Addition of chemotherapy to radiotherapy continues to increase survival in patients with brain tumours for up to 5 years
Giving patients with glioblastoma—the most common and aggressive form of primary brain tumour—the chemotherapy drug temozolomide in combination with radiotherapy increases their survival compared with those receiving radiotherapy alone and this improvement persists for up to 5 years, according to the final results of the EORTC-NCIC trial, published in the May edition of The Lancet Oncology.
For over 30 years, post-operative radiotherapy was the standard treatment for glioblastoma, but offered only modest survival benefits to patients. The average life-expectancy of patients with glioblastoma was 9–12 months.
In 2004, after many disappointing attempts with drug therapy, the large international phase III EORTC-NCIC trial finally showed some promising results in this difficult setting where use of combined treatment with radiotherapy and temozolomide reduced the risk of dying from glioblastoma by 37% (HR for death 0.63, CI 0.53–0.75) compared with radiotherapy alone. At 2 years, 27% of patients receiving temozolomide in combination with radiotherapy (TMZ/RT) were alive, compared with just 10% of patients being treated with radiotherapy (RT) alone. However, whether this survival benefit would persist over time was unknown.
In this study, Roger Stupp and colleagues report the long-term 5-year outcomes of patients involved in the original EORTC-NCIC trial. The authors also examined whether clinical factors and the molecular profile of the tumours would identify patients with particularly good survival or response to chemotherapy.

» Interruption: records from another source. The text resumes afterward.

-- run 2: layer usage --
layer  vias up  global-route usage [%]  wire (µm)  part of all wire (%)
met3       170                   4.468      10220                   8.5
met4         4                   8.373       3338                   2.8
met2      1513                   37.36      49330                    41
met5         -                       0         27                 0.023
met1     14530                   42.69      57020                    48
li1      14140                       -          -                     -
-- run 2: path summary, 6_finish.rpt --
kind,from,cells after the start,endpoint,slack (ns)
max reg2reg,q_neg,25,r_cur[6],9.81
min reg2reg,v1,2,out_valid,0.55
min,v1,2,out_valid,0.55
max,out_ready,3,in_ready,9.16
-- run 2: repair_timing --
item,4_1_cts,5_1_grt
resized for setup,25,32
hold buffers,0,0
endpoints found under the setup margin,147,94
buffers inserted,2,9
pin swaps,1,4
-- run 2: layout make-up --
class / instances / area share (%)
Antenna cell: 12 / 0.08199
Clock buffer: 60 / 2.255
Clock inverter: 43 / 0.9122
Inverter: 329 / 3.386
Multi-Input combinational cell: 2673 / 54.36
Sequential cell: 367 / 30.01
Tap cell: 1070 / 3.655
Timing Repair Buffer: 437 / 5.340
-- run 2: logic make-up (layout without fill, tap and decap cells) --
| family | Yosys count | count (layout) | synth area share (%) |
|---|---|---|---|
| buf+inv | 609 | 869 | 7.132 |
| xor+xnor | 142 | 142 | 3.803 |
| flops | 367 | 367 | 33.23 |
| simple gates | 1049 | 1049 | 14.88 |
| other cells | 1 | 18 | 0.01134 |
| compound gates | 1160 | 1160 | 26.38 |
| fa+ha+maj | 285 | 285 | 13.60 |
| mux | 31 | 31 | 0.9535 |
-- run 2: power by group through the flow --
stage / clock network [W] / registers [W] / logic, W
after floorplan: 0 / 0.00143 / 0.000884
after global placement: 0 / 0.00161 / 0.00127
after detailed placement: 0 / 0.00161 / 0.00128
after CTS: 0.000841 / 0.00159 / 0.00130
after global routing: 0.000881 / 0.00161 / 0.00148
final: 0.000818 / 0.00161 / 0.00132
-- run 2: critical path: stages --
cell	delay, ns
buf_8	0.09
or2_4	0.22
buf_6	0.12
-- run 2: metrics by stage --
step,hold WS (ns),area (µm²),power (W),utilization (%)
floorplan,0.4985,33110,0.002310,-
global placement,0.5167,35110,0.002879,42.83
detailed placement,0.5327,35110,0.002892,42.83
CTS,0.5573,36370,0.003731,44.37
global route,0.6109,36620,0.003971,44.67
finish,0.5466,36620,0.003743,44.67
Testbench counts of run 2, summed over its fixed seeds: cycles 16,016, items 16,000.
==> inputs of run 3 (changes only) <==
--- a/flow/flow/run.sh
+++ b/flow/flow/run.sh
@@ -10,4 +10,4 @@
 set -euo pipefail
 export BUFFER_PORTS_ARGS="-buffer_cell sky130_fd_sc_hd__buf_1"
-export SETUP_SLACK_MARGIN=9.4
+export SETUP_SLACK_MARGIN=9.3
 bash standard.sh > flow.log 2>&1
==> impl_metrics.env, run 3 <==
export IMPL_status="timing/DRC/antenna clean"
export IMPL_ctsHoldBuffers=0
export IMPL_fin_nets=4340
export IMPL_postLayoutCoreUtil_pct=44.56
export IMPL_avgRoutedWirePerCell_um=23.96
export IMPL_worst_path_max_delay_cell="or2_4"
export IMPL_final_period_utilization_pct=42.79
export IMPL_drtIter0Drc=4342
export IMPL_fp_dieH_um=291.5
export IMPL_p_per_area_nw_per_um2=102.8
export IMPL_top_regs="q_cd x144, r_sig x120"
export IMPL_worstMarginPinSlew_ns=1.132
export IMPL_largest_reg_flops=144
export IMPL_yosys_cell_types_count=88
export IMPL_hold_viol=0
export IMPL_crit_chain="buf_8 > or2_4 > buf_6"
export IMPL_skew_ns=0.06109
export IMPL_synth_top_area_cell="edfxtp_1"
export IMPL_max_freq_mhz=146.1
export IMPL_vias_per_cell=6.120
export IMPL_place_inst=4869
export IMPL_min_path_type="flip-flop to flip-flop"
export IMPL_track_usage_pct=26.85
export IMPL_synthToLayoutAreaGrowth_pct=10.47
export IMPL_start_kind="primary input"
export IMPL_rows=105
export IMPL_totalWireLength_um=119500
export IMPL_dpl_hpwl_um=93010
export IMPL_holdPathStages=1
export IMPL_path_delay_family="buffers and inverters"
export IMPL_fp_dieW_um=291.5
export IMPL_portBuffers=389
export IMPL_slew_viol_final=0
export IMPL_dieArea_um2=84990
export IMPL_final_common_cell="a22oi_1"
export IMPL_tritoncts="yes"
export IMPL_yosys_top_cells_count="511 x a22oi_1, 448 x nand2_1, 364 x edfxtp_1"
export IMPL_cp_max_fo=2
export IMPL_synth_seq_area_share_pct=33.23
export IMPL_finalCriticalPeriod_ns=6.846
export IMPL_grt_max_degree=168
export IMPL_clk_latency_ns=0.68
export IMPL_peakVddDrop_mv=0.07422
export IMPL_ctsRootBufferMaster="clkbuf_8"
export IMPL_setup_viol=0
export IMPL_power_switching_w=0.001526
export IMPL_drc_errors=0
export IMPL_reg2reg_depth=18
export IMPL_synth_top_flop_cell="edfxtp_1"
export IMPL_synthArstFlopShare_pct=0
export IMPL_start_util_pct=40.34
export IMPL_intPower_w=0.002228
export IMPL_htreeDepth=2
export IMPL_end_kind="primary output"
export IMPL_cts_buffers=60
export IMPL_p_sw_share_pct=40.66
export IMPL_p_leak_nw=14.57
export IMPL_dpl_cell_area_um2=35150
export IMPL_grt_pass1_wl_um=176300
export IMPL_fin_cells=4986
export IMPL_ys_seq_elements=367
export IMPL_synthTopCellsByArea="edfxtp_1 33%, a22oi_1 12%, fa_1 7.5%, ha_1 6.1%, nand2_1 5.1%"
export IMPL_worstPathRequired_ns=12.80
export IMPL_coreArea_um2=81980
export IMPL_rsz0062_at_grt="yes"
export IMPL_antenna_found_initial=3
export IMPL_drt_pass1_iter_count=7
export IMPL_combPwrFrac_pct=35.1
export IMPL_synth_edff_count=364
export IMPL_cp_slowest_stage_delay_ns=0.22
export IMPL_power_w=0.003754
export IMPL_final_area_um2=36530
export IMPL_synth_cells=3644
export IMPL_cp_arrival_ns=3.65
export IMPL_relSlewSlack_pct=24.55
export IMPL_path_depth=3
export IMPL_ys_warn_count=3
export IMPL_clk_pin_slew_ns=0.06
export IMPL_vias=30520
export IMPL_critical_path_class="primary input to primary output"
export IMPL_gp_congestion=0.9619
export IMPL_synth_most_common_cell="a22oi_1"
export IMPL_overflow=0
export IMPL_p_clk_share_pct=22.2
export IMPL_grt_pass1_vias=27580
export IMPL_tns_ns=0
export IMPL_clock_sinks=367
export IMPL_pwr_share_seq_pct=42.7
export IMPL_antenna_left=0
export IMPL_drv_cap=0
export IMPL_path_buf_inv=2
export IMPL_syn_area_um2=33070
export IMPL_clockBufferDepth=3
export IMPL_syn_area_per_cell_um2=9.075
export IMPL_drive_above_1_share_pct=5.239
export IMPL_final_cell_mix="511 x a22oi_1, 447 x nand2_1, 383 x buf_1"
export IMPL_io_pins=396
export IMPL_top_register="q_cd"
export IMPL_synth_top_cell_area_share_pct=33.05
Background: an optimization exercise with open tools, aiming at small area, a short achievable clock period and few clock cycles. Do not read the settings as production practice.
RTL that was checked went through simulation tests only; none was proved equivalent to the original.

Design uhre_fxu, start of the top module:
module uhre_fxu (
    input  wire        clk,
    input  wire        rst,         
    input  wire        cmd_valid,
    input  wire [15:0] cmd_word,
    output wire        cmd_ready,
    output reg         done,
    input  wire        wr_en,
    input  wire [4:0]  wr_addr,
    input  wire [15:0] wr_data,
    input  wire [4:0]  rd_addr,
    output reg  [15:0] rd_data
);
    localparam [4:0] OP_NOP    = 5'd0,  OP_FADD  = 5'd1,  OP_FSUB  = 5'd2,
                     OP_FMUL   = 5'd3,  OP_FDIV  = 5'd4,  OP_AADD  = 5'd5,
                     OP_FSIN   = 5'd6,  OP_FCOS  = 5'd7,  OP_ITOF  = 5'd8,
                     OP_FTOI   = 5'd9,  OP_MID   = 5'd10, OP_MROT  = 5'd11,
                     OP_MTRANS = 5'd12, OP_MSCALE= 5'd13, OP_XFORM = 5'd14,
                     OP_PROJ   = 5'd15;
    localparam [2:0] CL_FMUL = 3'd0, CL_PROJ = 3'd1, CL_XFORM = 3'd2, CL_MSCALE = 3'd3,
                     CL_MROT = 3'd4, CL_MTRANS = 3'd5, CL_FDIV = 3'd6;
    function [8:0] quarter_lo(input [5:0] i);
        case (i)
            6'd0: quarter_lo = 9'd0;
            6'd1: quarter_lo = 9'd6;
            6'd2: quarter_lo = 9'd13;
            6'd3: quarter_lo = 9'd19;
            6'd4: quarter_lo = 9'd25;
            6'd5: quarter_lo = 9'd31;
            6'd6: quarter_lo = 9'd38;
            6'd7: quarter_lo = 9'd44;
            6'd8: quarter_lo = 9'd50;
            6'd9: quarter_lo = 9'd56;
            6'd10: quarter_lo = 9'd62;
            6'd11: quarter_lo = 9'd68;
            6'd12: quarter_lo = 9'd74;
            6'd13: quarter_lo = 9'd80;
            6'd14: quarter_lo = 9'd86;
            6'd15: quarter_lo = 9'd92;
            6'd16: quarter_lo = 9'd98;
            6'd17: quarter_lo = 9'd104;
            6'd18: quarter_lo = 9'd109;
            6'd19: quarter_lo = 9'd115;
            6'd20: quarter_lo = 9'd121;
            6'd21: quarter_lo = 9'd126;
            6'd22: quarter_lo = 9'd132;
            6'd23: quarter_lo = 9'd137;
            6'd24: quarter_lo = 9'd142;
            6'd25: quarter_lo = 9'd147;
  ...
clock: 14.0 ns
lec_check: 0
abc_area: 1
cap_margin: 20
core_margin: 2
core_utilization: 42
place_density: 0.6
slew_margin: 20
standard.sh (not shown) runs the stock make flow with config.mk's settings and CLKGATE_MAP_FILE= SYNTH_SCRIPT=/design/flow/synth_recipe.tcl, a recipe that flattens the netlist after the stock synthesis.
==> flow/flow/run.sh <==
#!/bin/bash
set -euo pipefail
export SETUP_SLACK_MARGIN=6.3
export BUFFER_PORTS_ARGS="-buffer_cell sky130_fd_sc_hd__buf_4"
bash standard.sh > make.log 2>&1
==> next run, changes <==
--- a/flow/design.v
+++ b/flow/design.v
@@ -456,43 +456,38 @@
     wire [15:0] bus_re  = ({16{hw}} & wr_data) | ({16{bs_alu}} & alu_v) |
                           (tp[0] ? bus_pb : bus_pa);
     wire [15:0] bus_ro  = ({16{hw}} & wr_data) | ({16{bs_alu}} & alu_v) |
                           (tp[0] ? bus_pa : bus_pb);
     wire        mid     = acc_ok & (w_op == OP_MID);
     wire        mt0     = acc_ok & (w_op == OP_MTRANS);
     wire        mt_we   = mt0 | (busy & c_mt);
     wire [15:0] bus_e0  = hw ? wr_data : mt_we ? mt_s[15:0] : (c_rowa == 2'd0) ? h_a[15:0] : h_b[15:0];
     wire [15:0] bus_e1  = hw ? wr_data : mt0 ? mt1_s[15:0] : (c_rowa == 2'd1) ? h_a[15:0] : h_b[15:0];
     wire [15:0] bus_e2  = hw ? wr_data : mt_we ? mt_s[15:0] : (c_rowa == 2'd2) ? h_a[15:0] : h_b[15:0];
-    wire [15:0] bus_reg = bus_re & {16{~rst}};
-    wire [15:0] bus_rog = bus_ro & {16{~rst}};
-    wire [15:0] bus_e0g = bus_e0 & {16{~(rst | mid)}};
-    wire [15:0] bus_e1g = bus_e1 & {16{~(rst | mid)}};
-    wire [15:0] bus_e2g = bus_e2 & {16{~(rst | mid)}};
     wire        ov_set  = busy ? ((c_ova & (c_wdiv ? d_ov : ova)) | (c_ovb & ovb) | (c_mt & mt_ov))
                                : (acc_ok & ((w_op == OP_MTRANS) ? (mt_ov | mt1_ov) : alu_ov));
     genvar gi;
     generate
         for (gi = 0; gi < 8; gi = gi + 1) begin : g_rf
             wire we = rst | (hw & (wr_addr == gi)) | (do_wp & (tp == gi)) | (do_ws & (ts == gi));
             always @(posedge clk)
-                if (we) rf[16*gi +: 16] <= (gi % 2) ? bus_rog : bus_reg;
+                if (we) rf[16*gi +: 16] <= rst ? 16'd0 : ((gi % 2) ? bus_ro : bus_re);
         end
         for (gi = 0; gi < 12; gi = gi + 1) begin : g_ee
             localparam integer ROW = (gi < 9) ? gi / 3 : gi - 9;
             wire we = rst | mid | (hw & (wr_addr == gi + 8)) |
                       (busy & c_wea & (c_eia == gi)) | (busy & c_web & (c_eib == gi)) |
                       (mt0 & (gi == 9 || gi == 10)) | (busy & c_mt & (c_eia == gi));
             wire [15:0] init = (gi == 0 || gi == 4 || gi == 8) ? 16'h0100 : 16'h0000;
             always @(posedge clk)
-                if (we) ee[16*gi +: 16] <= init & {16{rst | mid}} |
-                                           ((ROW == 0) ? bus_e0g : (ROW == 1) ? bus_e1g : bus_e2g);
+                if (we) ee[16*gi +: 16] <= (rst | mid) ? init :
+                                           (ROW == 0) ? bus_e0 : (ROW == 1) ? bus_e1 : bus_e2;
         end
     endgenerate
     always @(posedge clk) begin
         if (rst) begin
             psx <= 16'h0100; psy <= 16'h0100; cx <= 16'd0; cy <= 16'd0;
         end else if (hw) begin
             if (wr_addr == 5'd20) psx <= wr_data;
             if (wr_addr == 5'd21) psy <= wr_data;
             if (wr_addr == 5'd22) cx  <= wr_data;
             if (wr_addr == 5'd23) cy  <= wr_data;
@@ -541,32 +536,29 @@
               ({34{div_acc}}  & {18'd0, abs_pa}) |
               ({34{div_first}} & {2'd0, d_init[29:0], dst2[17:16]}) |
               ({34{div_iter}} & {2'd0, d_nq[27:0], dst1[17:16], dst2[17:16]});
         zb <= ({34{n_zb_t1}}  & {{10{ee[16*10+15]}}, ee[16*10 +: 16], 8'd0}) |
               ({34{n_zb_acc}} & sum_b) | ({34{n_zb_c}} & {{2{cy[15]}}, cy, 16'd0}) |
               ({34{div_first}} & {d_3d, dst2[15:0]}) |
               ({34{div_iter}} & {d_d3, dst2[15:0]});
     end
     wire [15:0] ea = ee[16*ia +: 16];
     wire [15:0] eb = ee[16*ib +: 16];
-    wire [15:0] e0 = ee[16*0 +: 16];
-    wire [15:0] e3 = ee[16*3 +: 16];
     always @(posedge clk) begin
         if (~busy) begin
             case (w_op)
                 OP_FMUL:   begin xa <= pb;  ya <= benc(pa, 1'b0); end
                 OP_FDIV:   xb <= abs_pb;
                 OP_PROJ:   begin xa <= psx; xb <= psy; ya <= benc(pa, 1'b0); yb <= benc(pc, 1'b0); end
-                OP_MROT:   begin xa <= (w_fn == 2'd0) ? e3 : e0;  xb <= (w_fn == 2'd0) ? e3 : e0;
+                OP_MROT:   begin xa <= ea;  xb <= eb;
                                  ya <= benc(cos_v, 1'b0); yb <= benc({7'd0, s_mag}, sp_neg); end
-                default:   begin xa <= (w_op == OP_MSCALE) ? e3 : e0;  xb <= (w_op == OP_MSCALE) ? e0 : e3;
-                                 ya <= benc(pa, 1'b0); yb <= benc(pa, 1'b0); end
+                default:   begin xa <= ea;  xb <= eb;  ya <= benc(pa, 1'b0); yb <= benc(pa, 1'b0); end
             endcase
             v0 <= pa;
             pnn_a <= ~(psx[15] ^ pa[15]) | (psx == 16'd0) | (pa == 16'd0);
             pnn_b <= ~(psy[15] ^ pc[15]) | (psy == 16'd0) | (pc == 16'd0);
         end else begin
             xa <= ea;
             if (cls != CL_FDIV) xb <= eb;
             case (cls)
                 CL_MROT: begin
                     ya <= step[0] ? {~yb[23:16], yb[15:0]} : yb;
Global-route usage came out lower by 2.4 points.
Routed wire length came out lower by a few percent.
Register-to-register slack improves by 0.19 ns.
Setup slack degrades by 0.065 ns.
Cell count came out lower by a few percent.
Non-clock buffer count shrinks by 58.
Hold slack gets worse by 0.0099 ns.
Via count shrinks by a few percent.
Testbench counts after the change, summed over its fixed seeds: cycles 10,997.
Only the layout flow was run in the first run of this note; the RTL was not checked for function there.

## separate check: timing with driven ports
The results above use ideal ports. As a check the final layouts listed here were re-extracted and re-timed, cells and wires unchanged.
Step 1 sets driving cells, clkbuf_16 on the clock port and buf_2 on the other inputs (assumed; they add their load-dependent delay and slew).
Step 2 moves the port delays by t, midway between the first and last clock arrival at a register: inputs arrive t later, outputs are due t later. That takes back most of the time a late clock gives input paths.
Three values: ideal ports, drivers, drivers and shift; two values: the first two.
| run | t, ns | setup slack, ns | worst setup path after step 2 |
|---|---|---|---|
| the first run | 0.798 | 6.199 / 5.966 / 5.499 | input to register |
| the second run | 0.790 | 6.134 / 5.912 / 5.591 | input to register |
After both steps every run listed still meets setup and hold. The setup slack of the first run, which loses most, moves by -0.233 ns with the drivers and by -0.700 ns with both steps.
Source: an optimization exercise on an open RTL-to-GDS flow (aim: small area, a short achievable clock period and few clock cycles per item). Production flows keep margins and buffers that such runs may drop.
Where RTL was checked, it was by simulation tests only, not by an equivalence proof against the original.
Only the layout flow was run in runs 1 and 2; the RTL was not checked for function there.
No activity file was given, so power comes from the tool's default toggle rates.

**flow/design.v**
```verilog
module bms_scale #(
    parameter integer XLO = -2147549,
    parameter integer XHI = 2147483
) (
    input  wire [31:0] x,
    output wire        ok
);
    assign ok = ($signed(x) >= XLO) && ($signed(x) <= XHI);
endmodule
module bms_u8 (
    input  wire [31:0] x,
    output wire [7:0]  q
);
    wire [7:0] a = x[15:8];
    wire [7:0] b = x[7:0];
    wire borrow = (a >= b) && (x[15:0] != 16'd0);
    assign q = x[31] ? 8'd0 : x[16] ? 8'hff : a - {7'd0, borrow};
endmodule
module bms_seg #(
    parameter integer W = 42
) (
    input  wire [31:0]   x,
    input  wire          h,
    output wire [15:0]   lo,
    output wire          go,
    output wire          ca,
    output wire          cb,
    output wire [W-33:0] hi
);
    wire        neg = x[31];
    wire [41:0] xs  = {{10{neg}}, x};
    wire [41:0] t10 = xs << 10, t7 = xs << 7, t3 = xs << 3, t2 = xs << 2;
    wire [41:0] a  = {t10[41:32], h ? t7[31:0] : t10[31:0]};
    wire [41:0] c  = {t3[41:32],  h ? t2[31:0] : t3[31:0]};
    wire [41:0] b5 = xs << 5;                  
    wire [41:0] an = ~a, cn = ~c;
    wire [41:0] sn = an ^ b5 ^ cn;
    wire [40:0] kn = (an[40:0] & b5[40:0]) | (an[40:0] & cn[40:0]) | (b5[40:0] & cn[40:0]);
    wire [41:0] kp = {kn, 1'b1};
    wire [17:0] m   = {1'b0, sn[15:0], 1'b1}  + {1'b0, kp[15:0], 1'b1};
    wire [17:0] mid = {1'b0, sn[31:16], 1'b1} + {1'b0, kp[31:16], 1'b1};
    assign ca = !m[17] || (!neg && ((sn[15:0] ^ kp[15:0]) == 16'hffff));
    assign cb = neg;
    assign lo = ~mid[16:1];
    assign go = !mid[17];
    generate
        if (W > 32) begin : g_hi
            wire [W-32:0] t = {sn[W-1:32], 1'b1} + {kp[W-1:32], 1'b1};
            assign hi = ~t[W-32:1];
        end
    endgenerate
endmodule
module bms_encoder (
    input  wire        clk,
    input  wire        rst,
    input  wire [7:0]  a_local,
    input  wire        req_valid,
    output wire        req_ready,
    input  wire [2:0]  req_kind,
    input  wire [31:0] req_x0,
    input  wire [31:0] req_x1,
    input  wire [31:0] req_x2,
    input  wire [31:0] req_x3,
    input  wire [31:0] req_x4,
    input  wire [7:0]  req_u0,
    input  wire [7:0]  req_u1,
    input  wire [55:0] req_bitmap,
    output reg         out_valid,
    input  wire        out_ready,
    output reg         out_err,
    output wire [7:0]  out_err_idx,
    output wire [31:0] out_id,
    output wire [63:0] out_data
);
    wire k_va  = !req_kind[2] && !req_kind[0];           
    wire k_st  = req_kind == 3'd1;                       
    wire k_vc  = req_kind == 3'd3;                       
    wire k_tp  = req_kind == 3'd4;                       
    wire k_ch  = k_vc || k_tp;                           
    wire k_bal = req_kind == 3'd5;                       
    wire        h = req_kind[2];
    wire [15:0] lo0, lo1, lo2;
    wire [9:0]  hi0, hi1;
    wire        go0, go1, go2;
    wire [1:0]  c0, c1, c2;
    bms_seg #(.W(42)) u_s0 (.x(req_x0), .h(h), .lo(lo0), .go(go0), .ca(c0[0]), .cb(c0[1]), .hi(hi0));
    bms_seg #(.W(42)) u_s1 (.x(req_x1), .h(h), .lo(lo1), .go(go1), .ca(c1[0]), .cb(c1[1]), .hi(hi1));
    wire [31:0] x2c = {{6{req_x2[25]}}, req_x2[25:0]};
    bms_seg #(.W(32)) u_s2 (.x(x2c), .h(!req_kind[0]), .lo(lo2), .go(go2), .ca(c2[0]), .cb(c2[1]), .hi());
    wire [7:0] q2s, q3;
    bms_u8 u_q2s (.x(req_x2), .q(q2s));
    bms_u8 u_q3  (.x(req_x3), .q(q3));
    wire [7:0] q4 = req_x4[23:16] + {7'd0, req_x4[31] && (req_x4[15:0] != 16'd0)};
    wire ok0k, ok1k, ok2k, ok0h, ok1h, ok2h, ok2s, ok3s, ok4;
    bms_scale #(.XLO(-2147549),  .XHI(2147483))  u_ok0k (.x(req_x0), .ok(ok0k));
    bms_scale #(.XLO(-2147549),  .XHI(2147483))  u_ok1k (.x(req_x1), .ok(ok1k));
    bms_scale #(.XLO(-2147549),  .XHI(2147483))  u_ok2k (.x(req_x2), .ok(ok2k));
    bms_scale #(.XLO(-21475491), .XHI(21474836)) u_ok0h (.x(req_x0), .ok(ok0h));
    bms_scale #(.XLO(-21475491), .XHI(21474836)) u_ok1h (.x(req_x1), .ok(ok1h));
    bms_scale #(.XLO(-21475491), .XHI(21474836)) u_ok2h (.x(req_x2), .ok(ok2h));
    bms_scale #(.XLO(-257),      .XHI(65793))    u_ok2s (.x(req_x2), .ok(ok2s));
    bms_scale #(.XLO(-257),      .XHI(65793))    u_ok3s (.x(req_x3), .ok(ok3s));
    bms_scale #(.XLO(-8454143),  .XHI(8388607))  u_ok4  (.x(req_x4), .ok(ok4));
    wire [8:0] first = {1'b0, req_u0};
    wire [8:0] count = {1'b0, req_u1};
    wire [8:0] left = count - first;         
    wire use0 = !left[8] && (left[7:0] != 8'd0);
    wire use1 = !left[8] && (left[7:1] != 7'd0);
    wire use2 = !left[8] && ((left[7:2] != 6'd0) || (left[1:0] == 2'd3));
    wire f0 = use0 && !(h ? ok0h : ok0k);
    wire f1 = use1 && !(h ? ok1h : ok1k);
    wire f2 = use2 && !(h ? ok2h : ok2k);
    wire s_err = !ok0k || !ok1k || !ok2s || !ok3s || !ok4;
    wire [2:0] s_idx = !ok0k ? 3'd0 : !ok1k ? 3'd1 : !ok2s ? 3'd2 : !ok3s ? 3'd3 : 3'd4;
    wire       r_err = k_st ? s_err : k_ch ? (f0 || f1 || f2) : 1'b0;
    wire [2:0] r_idx = k_ch ? (f0 ? 3'd0 : f1 ? 3'd1 : 3'd2) : s_idx;
    reg [63:0] r_data;
    reg [7:0]  r_ci;
    always @(*) begin
        if (k_va) begin
            r_data = {lo0[15:10], hi0, lo0, lo1[15:10], hi1, lo1};
            r_ci   = {2'b00, c0, 2'b00, c1};
        end else if (k_st) begin
            r_data = {lo0, lo1, q2s, q3, q4, req_u0};
            r_ci   = {c0, c1, 4'd0};
        end else if (k_ch) begin
            r_data = {req_u0, req_u1,
                      use0 ? lo0 : 16'd0,
                      use1 ? lo1 : 16'd0,
                      use2 ? lo2 : 16'd0};
            r_ci   = {2'b00, use0 ? c0 : 2'b00, use1 ? c1 : 2'b00, use2 ? c2 : 2'b00};
        end else if (k_bal) begin
            r_data = {req_u0, req_bitmap};
            r_ci   = 8'd0;
        end else begin
            r_data = {req_u0, req_u1, 48'd0};
            r_ci   = 8'd0;
        end
    end
    reg [2:0]  out_kind;
    reg [2:0]  out_idx;
    reg [63:0] out_reg;
    reg [7:0]  out_ci;
    reg [1:0]  out_go;
    assign req_ready = !out_valid || out_ready;
    always @(posedge clk) begin
        if (rst) begin
            out_valid <= 1'b0;
        end else if (req_ready) begin
            out_valid <= req_valid;
        end
        if (req_ready) begin
            out_err  <= r_err;
            out_kind <= req_kind;
            out_idx  <= r_idx;
            out_reg  <= r_data;
            out_ci   <= r_ci;
            out_go   <= {go0, go1};
        end
    end
    wire o_ch = (out_kind == 3'd3) || (out_kind == 3'd4);
    assign out_err_idx = o_ch ? out_reg[63:56] + {6'd0, out_idx[1:0]} : {5'd0, out_idx};
    wire        o_va = !out_kind[2] && !out_kind[0];
    wire [15:0] l2 = out_reg[47:32] + {15'd0, out_ci[5]} + {15'd0, out_ci[4]};
    wire [15:0] l0 = out_reg[15:0]  + {15'd0, out_ci[1]} + {15'd0, out_ci[0]};
    wire        x2 = (&out_reg[47:33]) && ((out_reg[32] && (out_ci[5] || out_ci[4])) || (out_ci[5] && out_ci[4]));
    wire        x0 = (&out_reg[15:1])  && ((out_reg[0]  && (out_ci[1] || out_ci[0])) || (out_ci[1] && out_ci[0]));
    wire [1:0]  c32_0 = {1'b0, out_go[1]} + {1'b0, x2};
    wire [1:0]  c32_1 = {1'b0, out_go[0]} + {1'b0, x0};
    wire [9:0]  r3a = out_reg[57:48] + 10'd1, r3b = out_reg[57:48] + 10'd2;
    wire [9:0]  r1a = out_reg[25:16] + 10'd1, r1b = out_reg[25:16] + 10'd2;
    wire [9:0]  h3 = c32_0[1] ? r3b : c32_0[0] ? r3a : out_reg[57:48];
    wire [9:0]  h1 = c32_1[1] ? r1b : c32_1[0] ? r1a : out_reg[25:16];
    wire [15:0] l3 = o_va ? {{6{h3[9]}}, h3} : out_reg[63:48] + {15'd0, out_ci[7]} + {15'd0, out_ci[6]};
    wire [15:0] l1 = o_va ? {{6{h1[9]}}, h1} : out_reg[31:16] + {15'd0, out_ci[3]} + {15'd0, out_ci[2]};
    assign out_data = {l3, l2, l1, l0};
    reg [7:0] pt;
    always @(*) begin
        case (out_kind)
            3'd0: pt = 8'd38;
            3'd1: pt = 8'd45;
            3'd2: pt = 8'd40;
            3'd3: pt = 8'd41;
            3'd4: pt = 8'd43;
            3'd5: pt = 8'd42;
            default: pt = 8'd255;
        endcase
    end
    assign out_id = {16'h8000, pt, a_local};
endmodule
```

Findings showed that at 3 years, 16% of patients receiving TMZ/RT were alive compared with only 4% of patients having RT alone. At 4 years, overall survival data after combined treatment were 12.1% compared with 3% for RT alone and at 5 years, 9.8% vs 1.9%, respectively. Importantly, improvement in survival was seen across all clinical prognostic subgroups, even in patients considered to have a poor diagnosis—such as more elderly patients or patients whose tumour could not be removed.
In exploratory analyses, overall survival data were best in patients being treated with TMZ/RT whose tumours carried an inactivated MGMT gene (0-6-methylguanine-DNA methyltransferase). Almost half of these patients were alive after 2 years and they also showed a persistent survival advantage at 3, 4, and 5 years. The authors suggest that testing tumours for the methylation status of the MGMT gene would allow the selection of patients most likely to benefit from this treatment.
Despite this improvement—with a substantial proportion of patients surviving for several years after treatment with TMZ/RT—most still died. The authors noted no difference in the pattern of recurrence between patients treated with RT alone or TMZ/RT, and caution that upfront combined therapy may be effective in reducing tumour bulk and aggressiveness, but it does not truly modify the natural behaviour of the disease, and thus is unlikely to lead to a cure.